With the solar panels charging the battery is different thing.
Myself i had similar trouble with shut off and on part in 2016 with an arduino based MPPT (maximum power point tracking) solar charger i buil for home. (small 100w test unit) 
The MPPT algorithm works fine but the "what to do when no sun and battery discharged" problem appeared.I also used a 12v  dc power supply in the system so the consumers where switched to that during the lack of power from the battery(and sun) . The solar panels where only charging the battery in this state. But when to change back automatically the system to normal (sunny) operation? 
I started by adding a sub routine which evaluated the 'state of charge" of the battery. I did this both for charge and discharge. I quickly found out that doing that algorithm only based on voltage is not so reliable. I completely sulfated a new 45VA battery.
So i started using also power as parameter in the state of charge evaluation algorithm since i already had ampers  measured (actually the charging current) by the arduino due to the MPPT circuit.
This approach gave best results yet. I also did not have time to deal with it anymore.
Since then i use the 100w solar unit only to collect data with 20w 12v consumers connected to it. 
Untill now the solar potential seems to be just enough to motivate me build my 9kW unit on the roof in the far far future.... but i have my first 100w   so it's time to experiment the inverters a little.
Ps i am the only one to open his gate from 100m away around here 

Hi again,
That is a good suggestion, but there are are a few precautions to take.

I built a similar function into a solar regulator for charging batteries that powered a VHF repeater in Saudi. There was no external power in the dessert when they had the camel races, so we used two solar panels and 2 24v battery banks.

When the load draws current the battery voltage falls. At 11.8V it should cut off the discharge (change to the second battery) but when that happens the battery voltage comes back up to 12.5V or so. The solar panels could not keep the batteries charged since the repeater drew a lot of current during the actual races. My first circuit kept switching between batteries every hour, then more frequently as the batteries became discharged.

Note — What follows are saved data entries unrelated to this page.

==> src/rtl/ifu_prefetch.sv <==
`default_nettype none
// =============================================================================
// Module   : ifu_prefetch
// Brief    : RV32IC fetch unit with a word prefetch queue that reassembles
//            16/32-bit instructions at any halfword alignment.
// Revision : 1.0 - initial release
// =============================================================================
module ifu_prefetch #(
  parameter int            AW       = 32,
  parameter int            DEPTH    = 4,
  parameter logic [AW-1:0] RESET_PC = '0
) (
  input  logic          clk,
  input  logic          rst,
  input  logic          start,
  input  logic          jump,
  input  logic [AW-1:0] jump_op1,
  input  logic [AW-1:0] jump_op2,
  output logic          mem_cs,
  output logic [AW-1:0] mem_addr,
  input  logic [31:0]   mem_rdata,
  output logic          insr_valid,
  input  logic          insr_ready,
  output logic [31:0]   insr,
  output logic [AW-1:0] insr_pc,
  output logic          insr_is16
);

  localparam int            PW      = $clog2(DEPTH);
  localparam int            CW      = PW + 1;
  localparam logic [CW-1:0] c_depth = CW'(DEPTH);

  typedef enum logic [0:0] {
    S_IDLE = 1'b0,
    S_RUN  = 1'b1
  } state_t;

  state_t        r_state;
  logic [AW-3:0] r_faddr;
  logic [31:0]   r_q [DEPTH];
  logic [PW-1:0] r_head;
  logic [PW-1:0] r_tail;
  logic [CW-1:0] r_count;
  logic          r_off;
  logic          r_resp;   // read issued last cycle returns now and is wanted
  logic [AW-1:0] r_pc;

  logic          w_run;
  logic          w_issue;
  logic          w_is16;
  logic          w_need2;
  logic          w_valid;
  logic          w_hs;
  logic          w_pop;
  logic          w_jmp;
  logic [PW-1:0] w_head1;
  logic [31:0]   w_word0;
  logic [31:0]   w_word1;
  logic [15:0]   w_hw;
  logic [31:0]   w_insr;
  logic [AW-1:0] w_sum;
  logic [AW-1:0] w_target;

  assign w_run    = (r_state == S_RUN);
  // Credit counts the returning word so the queue can never overflow.
  assign w_issue  = w_run && ((r_count + CW'(r_resp)) < c_depth);
  assign w_jmp    = w_run && jump;

  assign w_head1  = r_head + PW'(1);
  assign w_word0  = r_q[r_head];
  assign w_word1  = r_q[w_head1];
  assign w_hw     = r_off ? w_word0[31:16] : w_word0[15:0];
  assign w_is16   = (w_hw[1:0] != 2'b11);
  assign w_need2  = !w_is16 && r_off;
  assign w_valid  = w_run && (w_need2 ? (r_count >= CW'(2)) : (r_count != '0));
  assign w_hs     = w_valid && insr_ready;
  // A 16-bit instruction in the low half leaves the word for its neighbour.
  assign w_pop    = w_hs && !(w_is16 && !r_off);

  assign w_sum    = jump_op1 + jump_op2;
  assign w_target = w_sum & ~AW'(1);

  always_comb begin
    w_insr = '0;
    if (w_valid) begin
      if (w_is16)
        w_insr = {16'h0000, w_hw};
      else if (r_off)
        w_insr = {w_word1[15:0], w_word0[31:16]};
      else
        w_insr = w_word0;
    end
  end

  always_ff @(posedge clk) begin
    if (rst) begin
      r_state <= S_IDLE;
      r_faddr <= RESET_PC[AW-1:2];
      r_head  <= '0;
      r_tail  <= '0;
      r_count <= '0;
      r_off   <= RESET_PC[1];
      r_resp  <= 1'b0;
      r_pc    <= RESET_PC;
    end else begin
      if (r_state == S_IDLE && start)
        r_state <= S_RUN;

      r_resp <= w_issue;
      if (w_issue)
        r_faddr <= r_faddr + (AW-2)'(1);

      if (w_jmp) begin
        // Flush; the read issued this cycle returns next cycle and is ignored.
        r_faddr <= w_target[AW-1:2];
        r_off   <= w_target[1];
        r_pc    <= w_target;
        r_head  <= '0;
        r_tail  <= '0;
        r_count <= '0;
        r_resp  <= 1'b0;
      end else begin
        if (r_resp) begin
          r_q[r_tail] <= mem_rdata;
          r_tail      <= r_tail + PW'(1);
        end
        if (w_hs) begin
          r_pc <= r_pc + (w_is16 ? AW'(2) : AW'(4));
          if (w_is16)
            r_off <= ~r_off;
        end
        if (w_pop)
          r_head <= w_head1;
        r_count <= r_count + CW'(r_resp) - CW'(w_pop);
      end
    end
  end

  assign mem_cs     = w_issue;
  assign mem_addr   = {2'b00, r_faddr};
  assign insr_valid = w_valid;
  assign insr       = w_insr;
  assign insr_pc    = r_pc;
  assign insr_is16  = w_valid && w_is16;

endmodule
`default_nettype wire

==> config.mk <==
export PLATFORM = sky130hd
export DESIGN_NAME = ifu_prefetch
export DESIGN_NICKNAME = d
export VERILOG_FILES = /design/src/rtl/ifu_prefetch.sv
export SDC_FILE = /design/constraint.sdc
export NUM_CORES = 1
export LEC_CHECK = 0
export CAP_MARGIN = 20
export CORE_ASPECT_RATIO = 1.75
export CORE_MARGIN = 1.5
export CORE_UTILIZATION = 30
export DETAILED_ROUTE_END_ITERATION = 8
export PLACE_DENSITY_LB_ADDON = 0.05
export RECOVER_POWER = 25
export SLEW_MARGIN = 20
export SYNTH_ARGS = -nofsm -noshare
export SYNTH_HDL_FRONTEND = slang
export SYNTH_SLANG_ARGS = --single-unit
==> constraint.sdc <==
create_clock -name clk -period 2.9 [get_ports clk]
set_input_delay 0.29 -clock clk [delete_from_list [all_inputs] [get_ports clk]]
set_output_delay 0.29 -clock clk [all_outputs]
set_load 0.02 [all_outputs]
==> summary.md, run 1 <==
| Metric | Value |
|---|---|
| Outcome | complete, no violations |
| Overall routing resource usage | 0.208 |
| RSZ-0062 raised after global routing | true |
| Worst path required time | about 2.6 ns |
| CTS Buffer Depth | 3 |
| Reg clk slew, reported paths | roughly 0.08 ns |
| Final Cell Area | 15800 um^2 |
| Final nets | around 1.5k |
| Placed Instances | between 1.5k and 2k |
| Most common cell after layout, fill and taps aside | buf_4 |
| Crit-path max FO | 7 |
| CTS buffer count | 22 |
| Residual DRC | 0 |
| Area Overhead vs Synth | 40.7% |
| Synthesis Warnings | 0 |
| Fmax achieved | 0.350 GHz |
| R2R Path End | insr_pc[19]$_SDFFE_PP0P_ |
| Final hold slack | roughly 0.32 ns |
| Critical Path Source Type | flop |
| Worst reg-to-reg setup slack | 0.15 ns |
| Drt pass-1 iters | 5 |
| EDFF count, synth | roughly 130 |
| ANT nets after route | 0 |
| Gp weighted congestion | ~0.83 |
| Initial antenna violation count | 2 |
| Final-report hold violation count | 0 |
| Ant diodes | 0 |
| Worst-Margin Slew | just over 0.7 ns |
| Detailed placer's ending HPWL | between 30000 and 40000 um |
| Final Slew Violations | 0 |
| Max-slew headroom | 0.523 |
| Vias per inst | roughly 5.2 |
| Max-cap violations | 0 |
| Total core area | 36800 um^2 |
| WS Path Type | flop to output pin |
| Final Util | 0.429 |
| WL/cell | ~22 um |
| Clock sinks | between 200 and 250 |
| Clk_skew | 0.0484 ns |
| Fill cells | between 3k and 4k |
| GRT Residual Overflow | 0 |
| Worst-Skew Late Latency | around 0.55 ns |
| Area contributors post-synth | edfxtp_1 34%, dfxtp_1 13%, mux4_2 9.7% |
| Post-Syn Area | ~11000 um^2 |
| Max IR drop VDD | around 0.45 mV |
| Hold_buf cts | 0 |
| Sequential-to-total area share from yosys stat | 0.474 |
| IO Pins | 200 |
| Vias in the first global route | 10.3k |
| Synth Instances | around 1.0k |
| Yosys cell types | between 80 and 90 |
| Setup violations, final | 0 |
| Cell area after placement | 14700 um^2 |
| Top-area cell type share of the netlist area | 0.343 |
| CP endpoint | insr[22] |
| Vias | 9609 |
| Yosys reg bits | around 200 |
| Proportion of layout cells with a drive suffix above 1 | 0.251 |
| Initial Util | 0.305 |
| Worst setup EP type | output pin |
| Setup TNS Final | 0 ns |
| Worst Hold Class | input pin to flop |
| Syn_area_per_cell | approximately 11 um^2 |
| Final period util | 0.985 |
| Predominant post-synthesis flop cell | edfxtp_1 |
| Cell Pwr Density | 481 nW/um^2 |
| IO Port Bufs | just under 200 |
| Iter 0 DRT Violations | approximately 450 |
| WHS Path Cells | 4 |
| Total Wirelength | 40200 um |
| Die area | between 30000 and 40000 um^2 |
| Final min period | 2.86 ns |
| CTS root buffer | clkbuf_16 |
| Synth area leader | edfxtp_1 |
| Critical Path AT | around 2.6 ns |
| Leak Pwr | between 5 and 6 nW |
| CTS H-tree depth | 1 |
| Most frequent cells in the layout | 144 x buf_4, 134 x clkdlybuf4s50_1, 131 x nand2_1 |
| Largest net degree at the start of global routing | 58 |
| Finished Layout Cells | 1842 |
| Die Span Y | ~260 um |
| Worst reg-to-reg path cell count | 15 |
| # rows | between 90 and 100 |
| Die width | between 100 and 150 um |
| Global-route wire length before repair | around 60000 um |
| Ys async rst share | 0 |
| CTS tree | done |
==> critical path, cell delays in order, from the launching register on <==
cell	delay, ns
dfxtp_4	0.40
mux4_2	0.55
buf_6	0.15
a31oi_4	0.19
o31ai_4	0.09
inv_2	0.10
nand2_4	0.08
clkbuf_16	0.19
a21oi_2	0.14
buf_6	0.13
==> state kept, by name (all words and copies together) (netlist names), named ones only <==
register	count
r_q	128
r_tail	2
insr_pc	31
r_state	1
r_resp	1
r_off	1
r_count	3
r_head	2
r_faddr	30
==> synth_stat cells, types with 3 or more instances <==
cell type and count:
nand2_1 133, edfxtp_1 128, a21oi_1 101, dfxtp_1 73
nor2_1 70, mux4_2 48, ha_1 41, clkbuf_1 33
xnor2_1 33, nand3_1 32, o21ai_0 30, xor2_1 29
a211oi_1 23, nor3_1 23, a21o_1 21, and3_1 21
inv_1 19, nand4_1 16, and2_1 9, o21a_1 7
a21boi_0 6, a31oi_1 6, buf_1 6, o31ai_1 6
and4_1 5, buf_2 5, a2111oi_0 4, a211o_1 4
a22oi_1 4, a31o_2 4, buf_4 4, nand2b_1 4
o21bai_1 4, and3_2 3, clkbuf_8 3, mux2i_1 3
nor4_1 3, o21ai_1 3
==> report_power, final <==
group	internal (mW)	switching, mW
combinational	0.641	0.736
sequential	3.09	0.0671
clock	1.78	1.27
total	5.51	2.07
==> worst min-delay path by stage <==
stage | start | end | slack, ns
global placement | insr_pc[15]$_SDFFE_PP0P_ | insr_pc[15]$_SDFFE_PP0P_ | 0.51
finish | rst | insr_pc[28]$_SDFFE_PP0P_ | 0.32
CTS | rst | insr_pc[28]$_SDFFE_PP0P_ | 0.28
global route | rst | insr_pc[28]$_SDFFE_PP0P_ | 0.30
detailed placement | insr_pc[1]$_SDFFE_PP0P_ | insr_pc[1]$_SDFFE_PP0P_ | 0.51
floorplan | jump | r_resp$_SDFF_PP0_ | 0.37
==> per-layer routing <==
metal,share of wire,up-vias,track usage
met2,0.58,259,0.423
met5,0.00032,-,0
met4,0.047,2,0.0998
li1,-,4530,-
met3,0.039,92,0.0238
met1,0.34,4726,0.200
==> repair_timing <==
action	in CTS	in global routing
setup buffers	4	3
endpoints found under the setup margin	49	47
pin swaps	2	4
resized for setup	145	73
gates cloned	0	1
==> cells by family after synthesis <==
group                    count (synthesis)  share of synthesized area
AND/OR/NAND/NOR                        332                      0.137
other                                    1                   0.000335
adder cells (fa/ha/maj)                 42                     0.0476
buffers and inverters                   74                     0.0326
AO/OA/AOI/OAI                          265                      0.161
XOR/XNOR                                62                     0.0485
multiplexers                            51                     0.0992
flip-flops                             201                      0.474
==> metrics by stage <==
stage          setup WS, ns  total power [mW]
4_1_cts             0.00158              7.69
2_1_floorplan         0.180              3.84
6_report             0.0423              7.59
5_1_grt             -0.0553              7.90
3_3_place_gp         -0.364              4.59
3_5_place_dp         -0.387              4.59
==> area by class of cell <==
class	count	area (um^2)	share of cell area
Clock inverter	16	219	0.0139
Clock buffer	24	558	0.0354
Multi-Input combinational cell	755	5820	0.370
Timing Repair Buffer	350	3170	0.201
Tap cell	475	594	0.0377
Inverter	21	81.3	0.00516
Sequential cell	201	5310	0.337
(Power assumes the default switching activity.)
==> run 2, diff against run 1 <==
--- a/config.mk
+++ b/config.mk
@@ -7,7 +7,6 @@
 export LEC_CHECK = 0
 export CAP_MARGIN = 20
 export CORE_ASPECT_RATIO = 1.75
-export CORE_MARGIN = 1.5
 export CORE_UTILIZATION = 30
 export DETAILED_ROUTE_END_ITERATION = 8
 export PLACE_DENSITY_LB_ADDON = 0.05
==> summary.md, run 2 (synthesis gave the netlist of run 1 again) <==
| Metric | Value |
|---|---|
| RSZ-0062 raised after global routing | true |
| Clk_skew | 0.0328 ns (-0.0156 ns) |
| Worst reg-to-reg setup slack | 0.1 ns (-0.05 ns) |
| Worst setup EP type | output pin |
| Initial antenna violation count | 1 (-1) |
| Total Wirelength | 39500 um (-1.6%) |
| Worst Hold Class | input pin to flop |
| Crit-path max FO | 14 (+7) |
| Max-cap violations | 0 (unchanged) |
| Psw | 1.99 mW (-4.1%) |
| Hold_buf cts | 0 (unchanged) |
| Area Overhead vs Synth | 38.6% |
| CTS root buffer | clkbuf_16 |
| Final period util | 0.967 (-0.0186) |
| Multi-input logic area | 5700 um^2 (-2.1%) |
| Finished Layout Cells | 1831 (-0.60%) |
| Biggest register | r_q |
| Largest net degree at the start of global routing | 58 (unchanged) |
| Reg clk slew, reported paths | 0.06 ns (-0.02 ns) |
| Outcome | complete, no violations |
| Die area | 38100 um^2 (-1.1%) |
| Detailed placer's ending HPWL | 29800 um (-0.76%) |
| Cell Pwr Density | 480 nW/um^2 (-0.24%) |
| Worst-Margin Slew | 0.714 ns (-0.00130 ns) |
| Combinational share of power | 0.180 (about the same) |
| CTS Buffer Depth | 3 (unchanged) |
| IO Pins | 200 (unchanged) |
| CTS tree | done |
| Worst reg-to-reg path cell count | 14 (-1) |
| Die width | 148 um (-0.67%) |
| Overall routing resource usage | 0.210 (+0.00179) |
| CP cell instances | mux4_2 -> a31oi_4 -> o31ai_4 -> inv_2 -> nand2_1 -> buf_12 -> a21oi_1 -> buf_4 |
| Setup violations, final | 0 (unchanged) |
| Leak Pwr | 5.59 nW (-2.2%) |
| Reg area | 5310 um^2 (unchanged) |
| Vias | 9492 (-1.2%) |
| Vias per inst | 5.18 (-0.62%) |
| Final Slew Violations | 0 (unchanged) |
| Tot Pwr | 7.46 mW (-1.7%) |
| CTS H-tree depth | 1 (unchanged) |
| Drt pass-1 iters | 5 (unchanged) |
| Slowest stage delay, CP | 0.58 ns (+0.03 ns) |
| Placed Instances | 1787 (-0.39%) |
| Fmax achieved | 0.357 GHz (+1.9%) |
| Total core area | 36800 um^2 (unchanged) |
| Most frequent cells in the layout | 151 x buf_4, 133 x clkdlybuf4s50_1, 132 x nand2_1 |
| Max IR drop VDD | 0.472 mV (+4.6%) |
| WHS Path Cells | 3 (-1) |
| ANT nets after route | 0 (unchanged) |
| Most common cell after layout, fill and taps aside | buf_4 |
| Worst-Skew Late Latency | 0.54 ns (about the same) |
| Worst path required time | 2.61 ns (about the same) |
| # rows | 93 (unchanged) |
| Fill cells | 3700 (+2.2%) |
| R2R Path End | insr_pc[15]$_SDFFE_PP0P_ |
| Critical Path AT | 2.51 ns (-0.06 ns) |
| Gp weighted congestion | 0.842 (+1.2%) |
| Switching share of power | 0.267 (-0.00671) |
| Proportion of layout cells with a drive suffix above 1 | 0.237 (-0.0142) |
| Final-report hold violation count | 0 (unchanged) |
| Vias in the first global route | 10.2k (-1.4%) |
| Clk network pwr share | 0.396 (-0.006) |
| Hold_sp | rst |
| Int Pwr | 5.47 mW (-0.81%) |
| Global-route wire length before repair | 59700 um (-1.1%) |
| Final min period | 2.80 ns (-0.0540 ns) |
| WL/cell | 21.6 um (-0.96%) |
| Initial Util | 0.305 (unchanged) |
| Max-slew headroom | 0.524 (+0.000869) |
| Residual DRC | 0 (unchanged) |
| GRT Residual Overflow | 0 (unchanged) |
| CTS buffer count | 22 (unchanged) |
| Hold path endpoint | insr_pc[28]$_SDFFE_PP0P_ |
| Sequential Power Share | 0.424 (+0.008) |
| Worst path slowest cell | mux4_2 |
| Critical Path Source Type | flop |
| Ant diodes | 0 (unchanged) |
| Max reg flops | 128 (unchanged) |
| Clock sinks | 201 (unchanged) |
| Die Span Y | 258 um (-0.39%) |
| Final nets | 1485 (-0.60%) |
| Iter 0 DRT Violations | 388 (-13%) |
| IO Port Bufs | 196 (unchanged) |
| WS Path Type | flop to output pin |
-- run 2: power groups by stage --
stage	clock, mW	combinational [mW]	sequential [mW]
floorplan	0	0.590	3.25
global placement	0	1.34	3.22
detailed placement	0	1.35	3.22
CTS	3.04	1.36	3.16
global route	3.15	1.45	3.17
finish	2.95	1.34	3.16
-- run 2: repair_timing --
item,CTS,global route
gates resized for setup,137,37
buffers inserted,5,1
endpoints found under the setup margin,53,48
pin swaps,2,5
-- run 2: worst max-delay path: cells and delay by family (launching register included) --
family          cells  cell delay [ns]
mux                 1             0.58
compound gates      3             0.47
buf+inv             3             0.43
flops               1             0.38
simple gates        1             0.10
-- run 2: area by class of cell --
class | instances | area share
sequential | 201 | 0.342
multi-input combinational | 755 | 0.367
clock buffer | 26 | 0.0364
timing repair buffer | 341 | 0.200
clock inverter | 12 | 0.0110
tap | 475 | 0.0383
inverter | 21 | 0.00524
-- run 2: worst max-delay path by stage --
stage | end | slack, ns | cells after the start
after floorplan | insr_pc[25]$_SDFFE_PP0P_ | 0.18 | 13
after global placement | insr_pc[24]$_SDFFE_PP0P_ | -0.31 | 10
after detailed placement | insr_pc[24]$_SDFFE_PP0P_ | -0.33 | 10
after CTS | insr_pc[25]$_SDFFE_PP0P_ | -0.02 | 13
after global routing | insr_pc[19]$_SDFFE_PP0P_ | -0.03 | 15
final | insr[28] | 0.1 | 8
-- run 2: per-stage QoR --
| step | hold WS, ns | util | setup TNS, ns | worst slack [ns] | cell area [um^2] |
|---|---|---|---|---|---|
| finish | 0.229 | 0.422 | 0 | 0.0963 | 15500 |
| global route | 0.242 | 0.422 | -0.0455 | -0.0262 | 15500 |
| CTS | 0.220 | 0.419 | -0.0183 | -0.0182 | 15400 |
| detailed placement | 0.496 | 0.398 | -6.42 | -0.333 | 14600 |
| global placement | 0.485 | 0.398 | -5.67 | -0.312 | 14600 |
| floorplan | 0.369 | - | 0 | 0.180 | 11200 |
-- run 2: metal layers --
| metal | vias to the layer above | wire length, um | GRT usage |
|---|---|---|---|
| met5 | - | 11 | 0 |
| met4 | 2 | 1980 | 0.111 |
| met3 | 74 | 1420 | 0.0223 |
| met2 | 253 | 22800 | 0.427 |
| met1 | 4659 | 13400 | 0.199 |
| li1 | 4504 | - | - |
==> run 3, diff against run 2 <==
==> constraint.sdc (replaced) <==
create_clock -name clk -period 2.4 [get_ports clk]
set_input_delay 0.24 -clock clk [delete_from_list [all_inputs] [get_ports clk]]
set_output_delay 0.24 -clock clk [all_outputs]
set_load 0.02 [all_outputs]
==> summary.md, run 3 (synthesis gave the netlist of run 1 again) <==
| Metric | Value |
|---|---|
| Total core area | 36800 um^2 (unchanged) |
| CP cell instances | mux4_2 -> buf_4 -> a31oi_4 -> o31ai_4 -> inv_2 -> nand2_8 -> buf_16 -> a21oi_4 -> buf_6 |
| Initial antenna violation count | 3 (+2) |
| Worst-Margin Slew | 0.737 ns (+0.0225 ns) |
| Worst path required time | 2.16 ns (-0.45 ns) |
| CTS tree | done |
| Fmax achieved | 0.356 GHz |
| Crit-path max FO | 5 (-9) |
| GRT Residual Overflow | 0 (unchanged) |
| Drt pass-1 iters | 5 (unchanged) |
| RSZ-0062 raised after global routing | true |
| Biggest register | r_q |
| Max reg flops | 128 (unchanged) |
| Leak Pwr | 6.27 nW (+12%) |
| Failing checks | setup timing |
| Cell Pwr Density | 520 nW/um^2 (+8.4%) |
| Setup TNS Final | -18.87 ns (-18.87 ns) |
| CTS buffer count | 22 (unchanged) |
| Max-cap violations | 0 (unchanged) |
| Most common cell after layout, fill and taps aside | buf_4 |
| Area Overhead vs Synth | 49.6% |
| Final-report hold violation count | 0 (unchanged) |
| Final Util | 0.456 (+0.0336) |
| IO Pins | 200 (unchanged) |
| ANT nets after route | 0 (unchanged) |
| Final hold slack | 0.351 ns (+0.122 ns) |
| Total Wirelength | 37900 um (-4.1%) |
| Proportion of layout cells with a drive suffix above 1 | 0.323 (+0.0866) |
| Die width | 148 um (unchanged) |
| Setup violations, final | 70 (+70) |
| Max IR drop VDD | 0.470 mV (-0.51%) |
| Final Cell Area | 16800 um^2 (+8.0%) |
| Critical Path AT | 2.57 ns (+0.06 ns) |
| Final nets | 1554 (+4.6%) |
| # rows | 93 (unchanged) |
| WL/cell | 19.9 um (-7.6%) |
| Outcome | complete, but fails checks |
| Die Span Y | 258 um (unchanged) |
| Vias | 9726 (+2.5%) |
| Worst-Skew Late Latency | 0.52 ns (-0.02 ns) |
| Clock sinks | 201 (unchanged) |
| Gp weighted congestion | 0.803 (-4.7%) |
| Die area | 38100 um^2 (unchanged) |
| Vias in the first global route | 10.2k (+0.030%) |
| CTS H-tree depth | 1 (unchanged) |
| Initial Util | 0.305 (unchanged) |
| Clk_skew | 0.0131 ns (-0.0197 ns) |
| CTS root buffer | clkbuf_16 |
| Reg clk slew, reported paths | 0.06 ns (about the same) |
| Residual DRC | 0 (unchanged) |
| Final min period | roughly 2.8 ns |
| Vias per inst | 5.11 (-1.4%) |
| CTS Buffer Depth | 3 (unchanged) |
| Iter 0 DRT Violations | 318 (-18%) |
| Worst Hold Class | input pin to flop |
| Worst setup EP type | output pin |
| Tot Pwr | 8.72 mW (+17%) |
| Max-slew headroom | 0.509 (-0.0150) |
| Cell area after placement | 15000 um^2 (+2.9%) |
| Worst path slowest cell | mux4_2 |
| CP bufs+invs | 4 (+1) |
| WS Path Type | flop to output pin |
| Final Slew Violations | 0 (unchanged) |
| Global-route wire length before repair | 57400 um (-3.9%) |
| Most frequent cells in the layout | 201 x buf_4, 128 x edfxtp_1, 125 x nand2_1 |
| CP top delay family | buffers and inverters |
| Final period util | 1.17 |
| IO Port Bufs | 196 (unchanged) |
| Detailed placer's ending HPWL | 28200 um (-5.4%) |
| Critical Path Source Type | flop |
| Setup ws final | -0.406 ns (-0.502 ns) |
| Overall routing resource usage | 0.198 (-0.0113) |
| Slowest stage delay, CP | 0.56 ns (-0.02 ns) |
| Hold_buf cts | 0 (unchanged) |
| Largest net degree at the start of global routing | 58 (unchanged) |
-- run 3: cell count changes in the layout (fill, tap and decap cells not counted), sizes merged, moves of 4 or more --
cell / delta
buf: +86
bufinv: -4
clkbuf: +7
clkdlybuf4s15: -12
clkdlybuf4s50: -19
dlymetal6s2s: +20
-- run 3: what timing repair did --
item                                    4_1_cts  5_1_grt
gates cloned                                  1        0
resized for setup                           263      106
setup buffers                                12       23
endpoints found under the setup margin       79       84
pin swaps                                    25       47
-- run 3: through the flow --
stage,cells,setup WS [ns]
after floorplan,1030,-0.161
after global placement,1828,-0.734
after global routing,1902,-0.499
final,1902,-0.406
after CTS,1879,-0.359
after detailed placement,1828,-0.763
-- run 3: worst min-delay path, delay by kind of cell --
kind	cells	cell delay, ns
buffers and inverters	2	0.28
AND/OR/NAND/NOR	1	0.11
AO/OA/AOI/OAI	1	0.18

If using a single battery, then you need to disconnect the load and be sure that it does not come back on if the voltage rises. That will mean a reset button to start the inverter. Something like this will need a lot of thought.

If a battery is old and the internal resistance is a bit high, then a specific current will have a larger effect on the recovered no-load terminal voltage.

I suppose it could be possible to have a 13.7v switch-ON threshold if the battery is on a constant-voltage charger. I still have memories of relays clacking away as batteries died :-) For the camel-race container I eventually used a pair of jump-start cables from two land-rovers to get a 24V charge for the last couple of hours of the camel race.

I will give this some thought. Thank you for the suggestion. I will apply some of my experience to the problem and see what I can do. It will be a project for when I am next in Spain.

Best regards from Harry - SM0VPO

Hi all,
this looks like a good idea. It would prevent deep discharge of the car battery.

BR from Ivan

hi, 
i looked over PIC based DC/AC Mk-II (by Harry Lythall) and i would suggest to add an additional feature to the inverter. Since a few of those 8pin chips (12fxxx) have also ADC or at least a comparator, it would be useful to use it to monitor the 12 v supply. Only a voltage divider would be needed. When the battery is below 11.8 V for example, the inverter could shut down and save the (car) battery.
I think i can find code written in the past in hitec_c on an old computer which was doing a similar thing.That could be adapted.I used to make little modules for cars to automatically turn on/off headlights. The chip i used was pic12f675 i believe and it was monitoring the charging voltage on the battery. I used a mosfet to turn on lights above 13. something V and turn them off below that. Some wanted also a delay at turn off so they had light untill walking to the house.